▶ Task item:
For the entries below, the result should be an exact transcription of the lines from the one with "worst_setup_path,rrSetupSlack,9.35,ns" up to and including the one with "grt,met2_usage,36.5,%", and only those.

Stored items
----------
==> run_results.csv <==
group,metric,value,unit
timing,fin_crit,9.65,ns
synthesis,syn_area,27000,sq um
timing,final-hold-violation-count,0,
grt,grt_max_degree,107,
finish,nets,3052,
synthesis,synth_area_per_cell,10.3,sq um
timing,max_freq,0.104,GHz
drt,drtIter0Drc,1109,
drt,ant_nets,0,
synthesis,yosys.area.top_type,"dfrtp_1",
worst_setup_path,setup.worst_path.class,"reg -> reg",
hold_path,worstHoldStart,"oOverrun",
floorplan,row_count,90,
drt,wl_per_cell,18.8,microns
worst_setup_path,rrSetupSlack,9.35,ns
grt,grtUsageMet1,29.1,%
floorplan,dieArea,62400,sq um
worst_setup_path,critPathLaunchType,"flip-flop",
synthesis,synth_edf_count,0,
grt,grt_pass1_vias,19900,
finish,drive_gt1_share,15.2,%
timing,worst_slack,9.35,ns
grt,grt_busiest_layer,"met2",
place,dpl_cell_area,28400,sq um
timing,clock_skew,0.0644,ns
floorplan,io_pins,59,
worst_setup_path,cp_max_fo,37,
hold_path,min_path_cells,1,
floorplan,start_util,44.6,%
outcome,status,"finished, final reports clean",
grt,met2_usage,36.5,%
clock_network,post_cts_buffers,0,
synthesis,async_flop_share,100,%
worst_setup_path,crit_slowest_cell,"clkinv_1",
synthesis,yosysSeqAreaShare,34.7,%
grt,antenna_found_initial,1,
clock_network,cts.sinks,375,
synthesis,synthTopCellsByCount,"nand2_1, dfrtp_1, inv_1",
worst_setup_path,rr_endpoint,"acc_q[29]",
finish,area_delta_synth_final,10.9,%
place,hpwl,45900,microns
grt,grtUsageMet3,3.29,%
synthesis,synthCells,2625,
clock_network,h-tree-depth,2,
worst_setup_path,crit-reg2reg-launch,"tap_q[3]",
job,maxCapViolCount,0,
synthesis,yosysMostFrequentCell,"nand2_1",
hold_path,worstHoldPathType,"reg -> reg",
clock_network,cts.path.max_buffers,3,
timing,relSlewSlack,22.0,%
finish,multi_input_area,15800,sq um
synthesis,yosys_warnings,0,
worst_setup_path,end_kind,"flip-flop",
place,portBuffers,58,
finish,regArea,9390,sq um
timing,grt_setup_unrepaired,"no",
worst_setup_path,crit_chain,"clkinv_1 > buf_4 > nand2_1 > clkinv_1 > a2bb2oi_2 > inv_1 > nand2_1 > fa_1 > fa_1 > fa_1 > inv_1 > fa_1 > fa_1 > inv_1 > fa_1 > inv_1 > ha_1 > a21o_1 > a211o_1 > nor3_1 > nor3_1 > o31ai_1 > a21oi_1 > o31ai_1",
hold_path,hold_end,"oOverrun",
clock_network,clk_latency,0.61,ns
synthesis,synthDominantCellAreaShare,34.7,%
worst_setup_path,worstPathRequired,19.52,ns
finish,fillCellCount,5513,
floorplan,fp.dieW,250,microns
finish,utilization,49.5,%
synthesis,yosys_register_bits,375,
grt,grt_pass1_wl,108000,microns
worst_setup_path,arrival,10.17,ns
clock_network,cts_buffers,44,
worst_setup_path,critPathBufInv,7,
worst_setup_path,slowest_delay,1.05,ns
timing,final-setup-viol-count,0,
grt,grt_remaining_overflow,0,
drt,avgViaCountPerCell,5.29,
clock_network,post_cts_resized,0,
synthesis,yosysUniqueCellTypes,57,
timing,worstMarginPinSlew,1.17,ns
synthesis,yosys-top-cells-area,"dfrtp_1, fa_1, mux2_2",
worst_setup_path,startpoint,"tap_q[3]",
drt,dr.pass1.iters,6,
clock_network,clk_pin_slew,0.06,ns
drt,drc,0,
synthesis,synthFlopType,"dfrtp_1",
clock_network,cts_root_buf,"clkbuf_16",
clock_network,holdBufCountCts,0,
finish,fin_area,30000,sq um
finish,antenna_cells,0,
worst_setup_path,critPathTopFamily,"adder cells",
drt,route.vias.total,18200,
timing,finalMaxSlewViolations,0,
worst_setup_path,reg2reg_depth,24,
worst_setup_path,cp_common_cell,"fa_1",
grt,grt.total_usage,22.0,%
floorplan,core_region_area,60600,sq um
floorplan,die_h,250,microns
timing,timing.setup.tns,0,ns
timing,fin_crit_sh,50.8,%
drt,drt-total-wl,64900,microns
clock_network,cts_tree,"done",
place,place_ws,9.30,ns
----------
▶ Exercise answer:
worst_setup_path,rrSetupSlack,9.35,ns
grt,grtUsageMet1,29.1,%
floorplan,dieArea,62400,sq um
worst_setup_path,critPathLaunchType,"flip-flop",
synthesis,synth_edf_count,0,
grt,grt_pass1_vias,19900,
finish,drive_gt1_share,15.2,%
timing,worst_slack,9.35,ns
grt,grt_busiest_layer,"met2",
place,dpl_cell_area,28400,sq um
timing,clock_skew,0.0644,ns
floorplan,io_pins,59,
worst_setup_path,cp_max_fo,37,
hold_path,min_path_cells,1,
floorplan,start_util,44.6,%
outcome,status,"finished, final reports clean",
grt,met2_usage,36.5,%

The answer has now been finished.